Alzheimer-Medikament Lecanemab vor Zulassung in der EU
Die europäische Arzneimittel-Behörde EMA hat für die EU erstmals grünes Licht für eine Alzheimer-Therapie gegeben, die auf zugrundeliegende Krankheitsprozesse abzielt. Die Behörde empfahl die Zulassung des Antikörpers Lecanemab zur Behandlung leichter Gedächtnis- und Denkstörungen oder leichter Demenz in einem frühen Stadium der Alzheimer-Krankheit.
Bisherige Alzheimer-Therapien behandeln nur Symptome der Krankheit, nicht ursächliche Prozesse im Gehirn. Bei der EMA-Empfehlung gibt es allerdings eine Einschränkung: Das Mittel solle nur für Alzheimer-Patienten verwendet werden, die nur eine oder keine Kopie von ApoE4, einer bestimmten Form des Gens für das Protein Apolipoprotein E, haben. Bei ihnen ist die Wahrscheinlichkeit für bestimmte schwerwiegende Nebenwirkungen, Schwellungen und Blutungen im Gehirn, geringer als bei Menschen mit zwei ApoE4-Kopien.
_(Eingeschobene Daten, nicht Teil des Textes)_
--- config.mk ---
export PLATFORM = sky130hd
export DESIGN_NAME = pmj_ctrl
export DESIGN_NICKNAME = d
export VERILOG_FILES = /design/src/rtl/pmj_pkg.sv /design/src/rtl/pmj_cfg.sv /design/src/rtl/pmj_target.sv /design/src/rtl/pmj_residual.sv /design/src/rtl/pmj_ctrl.sv
export SDC_FILE = /design/constraint.sdc
export NUM_CORES = 1
export LEC_CHECK = 0
export ABC_CLOCK_PERIOD_IN_PS = 12800
export BUFFER_PORTS_ARGS = -buffer_cell sky130_fd_sc_hd__buf_2
export CORE_UTILIZATION = 35
export CTS_CLUSTER_DIAMETER = 120
export CTS_CLUSTER_SIZE = 12
export DETAILED_ROUTE_END_ITERATION = 16
export PLACE_DENSITY_LB_ADDON = 0.2
export SLEW_MARGIN = 20
export SYNTH_ARGS = -nofsm -noshare
export SYNTH_HDL_FRONTEND = slang
export SYNTH_SLANG_ARGS = --single-unit
--- constraint.sdc ---
create_clock -name clk -period 12.8 [get_ports clk]
set_input_delay 1.28 -clock clk [delete_from_list [all_inputs] [get_ports clk]]
set_output_delay 1.28 -clock clk [all_outputs]
set_load 0.01 [all_outputs]
--- src/rtl/pmj_pkg.sv ---
package pmj_pkg;

    typedef enum logic [2:0] {
        ST_IDLE,
        ST_SETTLE,
        ST_COMPUTE,
        ST_JUMP,
        ST_WAITACK,
        ST_IRQ
    } pmj_state_e;

    localparam int unsigned CTL_EN_BIT  = 7;
    localparam int unsigned CTL_SEL_BIT = 6;
    localparam logic [7:0]  CTL_WMASK   = 8'hF2;
    localparam int unsigned PH_IO_BIT   = 0;

endpackage

--- src/rtl/pmj_cfg.sv ---
module pmj_cfg
    import pmj_pkg::*;
#(
    parameter int unsigned AW    = 32,
    parameter int unsigned NALT  = 2
) (
    input  logic                 clk,
    input  logic                 rst_n,
    input  logic                 cfg_we,
    input  logic [7:0]           cfg_wdata,
    output logic [7:0]           cfg_rdata,
    input  logic [NALT-1:0]      alt_we,
    input  logic [AW-1:0]        alt_wdata,
    output logic                 ctl_en,
    output logic                 ctl_sel,
    output logic [NALT-1:0][AW-1:0] alt_addr
);

    logic [7:0] ctl_q;

    always_ff @(posedge clk or negedge rst_n) begin
        if (!rst_n) begin
            ctl_q <= '0;
        end else if (cfg_we) begin
            ctl_q <= cfg_wdata & CTL_WMASK;
        end
    end

    for (genvar g = 0; g < NALT; g++) begin : g_alt
        logic [AW-1:0] alt_q;
        always_ff @(posedge clk or negedge rst_n) begin
            if (!rst_n) begin
                alt_q <= '0;
            end else if (alt_we[g]) begin
                alt_q <= alt_wdata;
            end
        end
        assign alt_addr[g] = alt_q;
    end

    assign cfg_rdata = ctl_q;
    assign ctl_en    = ctl_q[CTL_EN_BIT];
    assign ctl_sel   = ctl_q[CTL_SEL_BIT];

endmodule

--- src/rtl/pmj_target.sv ---
module pmj_target
    import pmj_pkg::*;
(
    input  logic       ctl_sel,
    input  logic [2:0] instr_phase,
    input  logic       wide_res,
    output logic       use_alt2
);

    always_comb begin
        if (ctl_sel) begin
            use_alt2 = instr_phase[PH_IO_BIT];
        end else begin
            use_alt2 = wide_res;
        end
    end

endmodule

--- src/rtl/pmj_residual.sv ---
module pmj_residual #(
    parameter int unsigned AW = 32,
    parameter int unsigned CW = 24,
    parameter int unsigned FW = 6
) (
    input  logic          inbound,
    input  logic [FW-1:0] fifo_bytes,
    input  logic [CW-1:0] prog_count,
    input  logic [AW-1:0] start_addr,
    input  logic [CW-1:0] moved,
    output logic [CW-1:0] rem_count,
    output logic [AW-1:0] next_addr
);

    logic [CW-1:0] fifo_ext;
    logic [CW-1:0] xferred;

    always_comb begin
        fifo_ext  = CW'(fifo_bytes);
        xferred   = inbound ? (moved + fifo_ext) : (moved - fifo_ext);
        rem_count = prog_count - xferred;
        next_addr = start_addr + AW'(xferred);
    end

endmodule

--- src/rtl/pmj_ctrl.sv ---
module pmj_ctrl
    import pmj_pkg::*;
#(
    parameter int unsigned AW = 32,
    parameter int unsigned CW = 24,
    parameter int unsigned FW = 6
) (
    input  logic          clk,
    input  logic          rst_n,
    input  logic          cfg_we,
    input  logic [7:0]    cfg_wdata,
    output logic [7:0]    cfg_rdata,
    input  logic [1:0]    alt_we,
    input  logic [AW-1:0] alt_wdata,
    input  logic          bm_active,
    input  logic [2:0]    bm_phase,
    input  logic [2:0]    bus_phase,
    input  logic          wide_res,
    input  logic [FW-1:0] fifo_count,
    input  logic [CW-1:0] bm_count,
    input  logic [AW-1:0] bm_start,
    input  logic [CW-1:0] bm_moved,
    output logic          settle_req,
    output logic          settle_drain,
    input  logic          settle_done,
    input  logic          seq_ack,
    output logic          irq,
    output logic          jump_stb,
    output logic [AW-1:0] jump_addr,
    output logic [CW-1:0] resid_count,
    output logic [AW-1:0] resid_addr,
    output logic          wres_flag
);

    localparam int unsigned NALT = 2;

    pmj_state_e state_q, state_d;

    logic                    ctl_en, ctl_sel;
    logic [NALT-1:0][AW-1:0] alt_addr;
    logic                    sel_alt2_d, sel_alt2_q;
    logic                    inbound_q;
    logic [FW-1:0]           fifo_q;
    logic [CW-1:0]           count_q, moved_q;
    logic [AW-1:0]           start_q;
    logic [CW-1:0]           rem_count_c;
    logic [AW-1:0]           next_addr_c;
    logic                    mismatch;

    pmj_cfg #(.AW(AW), .NALT(NALT)) u_cfg (
        .clk       (clk),
        .rst_n     (rst_n),
        .cfg_we    (cfg_we),
        .cfg_wdata (cfg_wdata),
        .cfg_rdata (cfg_rdata),
        .alt_we    (alt_we),
        .alt_wdata (alt_wdata),
        .ctl_en    (ctl_en),
        .ctl_sel   (ctl_sel),
        .alt_addr  (alt_addr)
    );

    pmj_target u_target (
        .ctl_sel     (ctl_sel),
        .instr_phase (bm_phase),
        .wide_res    (wide_res),
        .use_alt2    (sel_alt2_d)
    );

    pmj_residual #(.AW(AW), .CW(CW), .FW(FW)) u_resid (
        .inbound    (inbound_q),
        .fifo_bytes (fifo_q),
        .prog_count (count_q),
        .start_addr (start_q),
        .moved      (moved_q),
        .rem_count  (rem_count_c),
        .next_addr  (next_addr_c)
    );

    assign mismatch = (state_q == ST_IDLE) && bm_active && (bus_phase != bm_phase);

    // State register
    always_ff @(posedge clk or negedge rst_n) begin
        if (!rst_n) state_q <= ST_IDLE;
        else        state_q <= state_d;
    end

    // Next-state logic
    always_comb begin
        state_d = state_q;
        unique case (state_q)
            ST_IDLE: begin
                if (mismatch) begin
                    if (!ctl_en)               state_d = ST_IRQ;
                    else if (fifo_count != '0) state_d = ST_SETTLE;
                    else                       state_d = ST_COMPUTE;
                end
            end
            ST_SETTLE:  if (settle_done) state_d = ST_COMPUTE;
            ST_COMPUTE: state_d = ST_JUMP;
            ST_JUMP:    state_d = ST_WAITACK;
            ST_WAITACK: if (seq_ack) state_d = ST_IDLE;
            ST_IRQ:     if (seq_ack) state_d = ST_IDLE;
            default:    state_d = ST_IDLE;
        endcase
    end

    // Capture of the transfer context and residual results
    always_ff @(posedge clk or negedge rst_n) begin
        if (!rst_n) begin
            sel_alt2_q  <= 1'b0;
            inbound_q   <= 1'b0;
            fifo_q      <= '0;
            count_q     <= '0;
            moved_q     <= '0;
            start_q     <= '0;
            wres_flag   <= 1'b0;
            resid_count <= '0;
            resid_addr  <= '0;
        end else begin
            if (mismatch) begin
                sel_alt2_q <= sel_alt2_d;
                inbound_q  <= bm_phase[PH_IO_BIT];
                fifo_q     <= fifo_count;
                count_q    <= bm_count;
                moved_q    <= bm_moved;
                start_q    <= bm_start;
                wres_flag  <= ctl_en & wide_res;
            end
            if (state_q == ST_COMPUTE) begin
                resid_count <= rem_count_c;
                resid_addr  <= next_addr_c;
            end
        end
    end

    // Outputs
    always_comb begin
        settle_req   = (state_q == ST_SETTLE);
        settle_drain = settle_req & inbound_q;
        irq          = (state_q == ST_IRQ);
        jump_stb     = (state_q == ST_JUMP);
        jump_addr    = jump_stb ? alt_addr[sel_alt2_q] : '0;
    end

    AST_IRQ_ONLY_DISABLED: assert property (@(posedge clk) disable iff (!rst_n)
        $rose(irq) |-> !$past(ctl_en));
    AST_IRQ_HELD: assert property (@(posedge clk) disable iff (!rst_n)
        (irq && !seq_ack) |=> irq);
    AST_STB_ONE_CYCLE: assert property (@(posedge clk) disable iff (!rst_n)
        jump_stb |=> !jump_stb);
    AST_NO_IRQ_WITH_JUMP: assert property (@(posedge clk) disable iff (!rst_n)
        !(irq && jump_stb));
    AST_SETTLE_HELD: assert property (@(posedge clk) disable iff (!rst_n)
        (settle_req && !settle_done) |=> settle_req);
    AST_TARGET_PROGRAMMED: assert property (@(posedge clk) disable iff (!rst_n)
        jump_stb |-> (jump_addr == alt_addr[0] || jump_addr == alt_addr[1]));
    AST_STB_AFTER_SETTLE: assert property (@(posedge clk) disable iff (!rst_n)
        (settle_req && settle_done) |=> !jump_stb);

endmodule

==> impl_metrics.py <==
metrics = {
    "floorplanning": {
        "rows": 68,
        "fp.coreArea_sq_um": 34500,
        "die_x_um": 189,
        "die_h_um": 189,
        "io-pin-count": 242,
        "dieArea_sq_um": 35600,
        "start_util_pct": 35.4,
    },
    "worst_hold_path": {
        "hp-class": "register to register",
    },
    "yosys": {
        "async_flop_share_pct": 100,
        "seq_area_frac_synth_pct": 44.5,
        "synthTopCellsByArea": "dfrtp_1 44%, mux2_2 14%, ha_1 7.5%, o21ai_0 3.6%, xnor2_1 3.2%",
        "synth_edf_count": 0,
        "synth_cell_type_count": 56,
        "yosysWarnings": 0,
        "syn_area_per_cell_sq_um": 10.6,
        "netlist.area_leader.share_pct": 44.5,
        "synth.ff_latch_count": 217,
        "synth_most_common_cell": "dfrtp_1",
        "syn_area_sq_um": 12200,
        "netlist_instances": 1156,
        "synthTopCellsByCount": "217 x dfrtp_1, 153 x mux2_2, 104 x nand2_1",
        "synth_top_area_cell": "dfrtp_1",
        "yosys_most_used_dff": "dfrtp_1",
    },
    "cts": {
        "clock_path_buffers": 3,
        "h-tree-depth": 1,
        "cts_root_buffer": "clkbuf_16",
        "postCtsSetupBuffers": 0,
        "cts_tree": "built",
        "ctsHoldBuffers": 0,
        "cts_buffers": 22,
        "clk_latency_ps": 530,
        "cts.repair.resized": 0,
        "cts_num_sinks": 217,
        "clk_pin_slew_ps": 60,
    },
    "placed_design": {
        "place_congestion": 0.817,
        "port-buffer-count": 235,
        "dp_hpwl_um": 22600,
    },
    "sta": {
        "report.final.slew_viol_count": 0,
        "skew_ps": 23.9,
        "tightest_slew_ps": 1070,
        "setup_violations": 0,
        "rsz0062_at_grt": "no",
        "finalSetupTns_ps": 0,
        "final.period_utilization_pct": 47.4,
        "max_freq_ghz": 0.165,
        "fin_crit_ps": 6060,
        "slew_headroom_pct": 28.6,
        "finalHoldViolCount": 0,
        "fin_hold_ws_ps": 471,
    },
    "global_routing": {
        "grt-ovfl-total": 0,
        "grt_pass1_vias": 9159,
        "grt_pass1_wl_um": 49300,
        "grt_antenna_before_repair": 8,
        "grt_max_degree": 107,
        "grt_usage_pct": 17.3,
    },
    "route": {
        "ant_nets": 0,
        "wire_per_inst_um": 16.7,
        "wirelength_um": 30700,
        "dr.pass1.iters": 6,
        "via_per_inst": 4.97,
        "vias": 9103,
        "drtIter0Drc": 281,
        "post-route-drc-count": 0,
    },
    "worst_setup_path": {
        "crit_slowest_cell": "a2111oi_0",
        "crit_path_end_kind": "register",
        "crit_top_cell": "ha_1",
        "startpoint_type": "register",
        "worstSetupPathType": "register to register",
        "crit_arrival_ps": 6410,
        "path_cells": "nor3_1 -> nor3b_1 -> ha_1 -> mux2_2 -> ha_1 -> a2111oi_0 -> o21ai_1 -> a31oi_1 -> o21ai_1 -> a31o_2 -> a21o_1 -> and2_1 -> o21ai_0 -> nand2b_1 -> xnor2_1 -> ha_1 -> and3_1 -> nand4_1 -> a2111oi_0 -> nand4b_1 -> a21oi_1 -> xor2_1 -> xnor2_1 -> o21ai_0",
        "crit_family": "compound AO/OA/AOI/OAI gates",
        "path_max_fanout": 5,
        "critical_path_buf_inv_count": 0,
        "cp.required_ps": 13150,
        "max_stage_delay_ps": 500,
    },
    "layout": {
        "final-seq-area_sq_um": 5430,
        "fillers": 3473,
        "syn_to_final_growth_pct": 18.1,
        "layout-drive-gt1-share_pct": 31.2,
        "multi_input_area_sq_um": 6420,
        "nets": 1589,
    },
    "run": {
        "cap_violations": 0,
    },
    "status": {
        "status": "complete, no violations",
    },
}
==> placed cells by master, fill, tap and decap left out, drive strengths merged, types with 15 or more instances in the layout <==
| cell | instances |
|---|---|
| buf | 240 |
| dfrtp | 217 |
| mux2 | 153 |
| nand2 | 104 |
| o21ai | 89 |
| nor2 | 75 |
| ha | 73 |
| a21oi | 58 |
| inv | 49 |
| xnor2 | 45 |
| xor2 | 34 |
| mux2i | 34 |
| a21o | 26 |
| clkbuf | 23 |
| o21a | 15 |
==> flip-flops by register name, indices dropped and copies added (netlist names) <==
name and count:
moved_q 24, start_q 32, inbound_q 1, u_cfg.cfg_rdata 5, resid_addr 32, sel_alt2_q 1, state_q 3, u_cfg.g_alt.alt_q 64
count_q 24, fifo_q 6, resid_count 24, wres_flag 1
==> stage by stage <==
stage                     area, sq um  cells  util (%)  setup slack (ps)
final                           14400   1832      41.8              6740
after CTS                       14400   1828      41.8              6680
after global routing            14400   1830      41.8              6270
after floorplan                 12200   1158         -              7690
after detailed placement        13800   1803      40.1              6720
after global placement          13800   1803      40.1              6760
==> worst reg2reg max path, delay by kind of cell (launching register included) <==
family                     cells  cell delay, ps
and+or+nand+nor                7            1450
xor gates and xnor gates       3             460
muxes                          1             280
adders and majority gates      3             840
AOI/OAI and AO/OA             10            2470
DFF                            1             380
==> final cells by class <==
class / instances / area share, %
Antenna cell: 4 / 0.0694
Clock buffer: 23 / 3.85
Clock inverter: 2 / 0.191
Inverter: 48 / 1.25
Multi-Input combinational cell: 843 / 44.5
Sequential cell: 217 / 37.7
Tap cell: 455 / 3.95
Timing Repair Buffer: 240 / 8.49
==> cells by family (layout without fill, tap and decap cells) <==
| group | count (synthesis) | after routing | share of synthesized area [%] |
|---|---|---|---|
| adders and majority gates | 76 | 76 | 7.98 |
| DFF | 217 | 217 | 44.5 |
| other | 1 | 7 | 0.0307 |
| buffers and inverters | 98 | 313 | 3.21 |
| xor gates and xnor gates | 79 | 79 | 5.67 |
| and+or+nand+nor | 247 | 247 | 8.93 |
| AOI/OAI and AO/OA | 251 | 251 | 12.8 |
| muxes | 187 | 187 | 16.9 |
==> metal layers <==
layer	share of wire, %	up-vias	GRT usage [%]
met5	0.29	-	0
met4	2.1	12	3.75
met3	7.1	53	5.31
met2	45	219	27.9
met1	46	4305	22.8
li1	-	4514	-
==> path summary, 6_finish.rpt <==
path	from	end	slack (ps)	cells past startpoint
worst max-delay path	fifo_q[1]	resid_count[23]	6740	24
worst min-delay path	resid_count[1]	resid_count[1]	470	2
worst max register to register	fifo_q[1]	resid_count[23]	6740	24
worst min register to register	resid_count[1]	resid_count[1]	470	2
max in group asynchronous	rst_n	u_cfg.g_alt[1].alt_q[7]	10590	2
min in group asynchronous	rst_n	count_q[5]	770	1
Power is not shown: default switching activity piles up to over one toggle a cycle in this logic, so the estimate is an artifact.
Zulassung zunächst abgelehnt
Die für die Zulassung zuständige EU-Kommission folgt gewöhnlich dem Votum der Behörde. Hersteller von Lecanemab sind die Pharmaunternehmen Eisai aus Japan und Biogen aus den Vereinigten Staaten. Im Juli hatte die EMA eine Zulassung noch abgelehnt: Das Risiko schwerer Nebenwirkungen des Antikörpers sei höher zu bewerten als die erwartete positive Wirkung, hieß es. Die Hersteller hatten eine zweite Prüfung beantragt - mit Erfolg.
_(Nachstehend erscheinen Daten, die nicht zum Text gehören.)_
[src/rtl/irqa_pkg.sv]
package irqa_pkg;
  typedef enum logic [1:0] {
    CLS_OTHER  = 2'b00,
    CLS_TX     = 2'b01,
    CLS_RX_OK  = 2'b10,
    CLS_RX_ERR = 2'b11
  } irq_class_e;

  localparam int PRIO_W  = 7;
  localparam int CODE_W  = 3;
  localparam int BYTES_W = 4;
  localparam int REG_W   = 8;
endpackage

[src/rtl/irqa_regs.sv]
module irqa_regs #(
  parameter int PRIO_W = irqa_pkg::PRIO_W,
  parameter int REG_W  = irqa_pkg::REG_W
) (
  input  logic              clk,
  input  logic              rst_n,
  input  logic              thr_we,
  input  logic [PRIO_W:0]   thr_wdata,
  input  logic              vec_we,
  input  logic [REG_W-1:0]  vec_wdata,
  output logic [PRIO_W-1:0] thr,
  output logic [REG_W-1:0]  ivr
);
  // the reserved MSB of the threshold write is dropped
  always_ff @(posedge clk or negedge rst_n) begin
    if (!rst_n) begin
      thr <= '0;
      ivr <= '0;
    end else begin
      if (thr_we) thr <= thr_wdata[PRIO_W-1:0];
      if (vec_we) ivr <= vec_wdata;
    end
  end
endmodule

[src/rtl/irqa_max_tree.sv]
module irqa_max_tree #(
  parameter int NCH   = 8,
  parameter int KEY_W = 10
) (
  input  logic                 clk,
  input  logic                 rst_n,
  input  logic [NCH*KEY_W-1:0] keys,
  output logic [KEY_W-1:0]     root
);
  localparam int LVL = (NCH > 1) ? $clog2(NCH) : 1;
  localparam int NP  = 1 << LVL;

  logic [KEY_W-1:0] node [2*NP-1];

  for (genvar i = 0; i < NP; i++) begin : g_leaf
    if (i < NCH) begin : g_real
      assign node[NP-1+i] = keys[i*KEY_W +: KEY_W];
      // no eligible key may exceed the reduced winner
      p_root_max_r1: assert property (@(posedge clk) disable iff (!rst_n)
        keys[i*KEY_W +: KEY_W] <= root);
    end else begin : g_pad
      assign node[NP-1+i] = '0;
    end
  end

  for (genvar i = 0; i < NP-1; i++) begin : g_node
    assign node[i] = (node[2*i+1] > node[2*i+2]) ? node[2*i+1] : node[2*i+2];
  end

  assign root = node[0];
endmodule

[src/rtl/irqa_context.sv]
module irqa_context #(
  parameter int NCH     = 8,
  parameter int CH_W    = 3,
  parameter int CODE_W  = irqa_pkg::CODE_W,
  parameter int BYTES_W = irqa_pkg::BYTES_W,
  parameter int REG_W   = irqa_pkg::REG_W,
  localparam int CIR_W  = 2 + CODE_W + CH_W
) (
  input  logic                   clk,
  input  logic                   rst_n,
  input  logic                   load,
  input  logic                   iack_start,
  input  logic [CIR_W-1:0]       win_cir,
  input  logic [REG_W-1:0]       ivr,
  input  logic [1:0]             vec_mode,
  input  logic [NCH*BYTES_W-1:0] bid_bytes,
  output logic [CIR_W-1:0]       cir,
  output logic                   vec_drive,
  output logic [REG_W-1:0]       vec_out,
  output logic [REG_W-1:0]       ctx_bytes,
  output logic [5+CODE_W-1:0]    ctx_type
);
  import irqa_pkg::*;

  logic [CH_W-1:0]   cir_ch;
  logic [CODE_W-1:0] cir_code;
  irq_class_e        cir_cls;

  always_ff @(posedge clk or negedge rst_n) begin
    if (!rst_n) begin
      cir       <= '0;
      vec_drive <= 1'b0;
    end else begin
      if (load) cir <= win_cir;
      vec_drive <= iack_start;
    end
  end

  assign cir_ch   = cir[CH_W-1:0];
  assign cir_code = cir[CH_W +: CODE_W];
  assign cir_cls  = irq_class_e'(cir[CIR_W-1 -: 2]);

  always_comb begin
    vec_out = ivr;
    if (vec_mode != 2'd0) vec_out[CH_W-1:0] = cir_ch;
    if (vec_mode[1])      vec_out[CH_W+1:CH_W] = cir_cls;
  end

  assign ctx_bytes = {{(REG_W-BYTES_W){1'b0}},
                      bid_bytes[int'(cir_ch)*BYTES_W +: BYTES_W]};

  assign ctx_type = {cir_cls[1], cir_cls == CLS_RX_ERR, cir_cls == CLS_TX, 2'b00,
                     (cir_cls == CLS_OTHER) ? cir_code : {CODE_W{1'b0}}};

  p_hold_r5: assert property (@(posedge clk) disable iff (!rst_n)
    !load |=> $stable(cir));
  p_vec_drive_r6: assert property (@(posedge clk) disable iff (!rst_n)
    iack_start |=> vec_drive);
endmodule
File: src/rtl/bar_probe_unit.sv
module bar_probe_unit
    import bar_pkg::*;
#(
    parameter int unsigned WIN_LOG2 = 11,
    parameter bit          IS_IO    = 1'b0,
    parameter bit          IS_64    = 1'b1,
    parameter bit          PREFETCH = 1'b1,
    parameter int unsigned BAR_SLOT = 0
) (
    input  logic        clk,
    input  logic        rst,
    input  logic        cfg_wr,
    input  logic [5:0]  cfg_dw,
    input  logic [31:0] cfg_wdata,
    output logic [31:0] cfg_rdata,
    input  logic        host_req,
    input  logic        host_io,
    input  logic [63:0] host_addr,
    output logic        host_hit
);

    localparam int unsigned MIN_LOG2  = IS_IO ? IO_MIN_LOG2 : MEM_MIN_LOG2;
    localparam int unsigned EFF_LOG2  = (WIN_LOG2 < MIN_LOG2) ? MIN_LOG2 : WIN_LOG2;
    localparam logic        WIDE      = IS_64 && !IS_IO;
    localparam logic [63:0] MASK      = win_mask(EFF_LOG2, WIDE);
    localparam logic [31:0] ATTR      = attr_bits(IS_IO, WIDE, PREFETCH);
    localparam logic [5:0]  BAR_DW    = 6'(BAR_FIRST_DW + BAR_SLOT);
    localparam logic [31:0] ZERO_MASK = ~MASK[31:0] & ~ATTR & (IS_IO ? 32'hFFFF_FFFC : 32'hFFFF_FFF0);

    cmd_t        cmd;
    logic [63:0] base;
    logic        space_en;
    host_req_t   req;

    bar_cfg_regs #(
        .WIDE   (WIDE),
        .MASK   (MASK),
        .ATTR   (ATTR),
        .BAR_DW (BAR_DW)
    ) u_regs (
        .clk       (clk),
        .rst       (rst),
        .cfg_wr    (cfg_wr),
        .cfg_dw    (cfg_dw),
        .cfg_wdata (cfg_wdata),
        .cfg_rdata (cfg_rdata),
        .cmd       (cmd),
        .base      (base)
    );

    assign space_en  = IS_IO ? cmd.io_en : cmd.mem_en;
    assign req.valid = host_req;
    assign req.is_io = host_io;
    assign req.addr  = host_addr;

    bar_decode #(
        .IS_IO (IS_IO),
        .MASK  (MASK)
    ) u_dec (
        .clk    (clk),
        .rst    (rst),
        .req    (req),
        .enable (space_en),
        .base   (base),
        .hit    (host_hit)
    );

endmodule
Der Humanarzneimittelausschuss (CHMP) der EMA kam nun zu dem Schluss, dass in der begrenzten Population, die bei der erneuten Prüfung untersucht wurde, der Nutzen von Lecanemab bei der Verlangsamung des Fortschreitens der Krankheitssymptome größer ist als die Risiken. Bei der ersten Prüfung waren noch keine Untergruppenanalysen berücksichtigt worden, sondern alle Patienten.
Nebenwirkungen in der Untergruppe seltener
Bei den mit Lecanemab behandelten Patienten mit nur einer oder keiner ApoE4-Kopie traten demnach bei 8,9 Prozent Schwellungen im Gehirn auf, im Mittel aller Patienten bei 12,6 Prozent. Mikroblutungen gab es bei 12,9 Prozent der Patienten mit nur einer oder keiner ApoE4-Kopie, verglichen mit 16,9 Prozent der breiteren Population. Bei den Patienten mit nur einer oder keiner ApoE4-Kopie, die mit Placebo (einer Scheinbehandlung) behandelt wurden, lagen die Werte für Schwellungen bei 1,3 Prozent und für Blutungen bei 6,8 Prozent, wie es von der EMA hieß.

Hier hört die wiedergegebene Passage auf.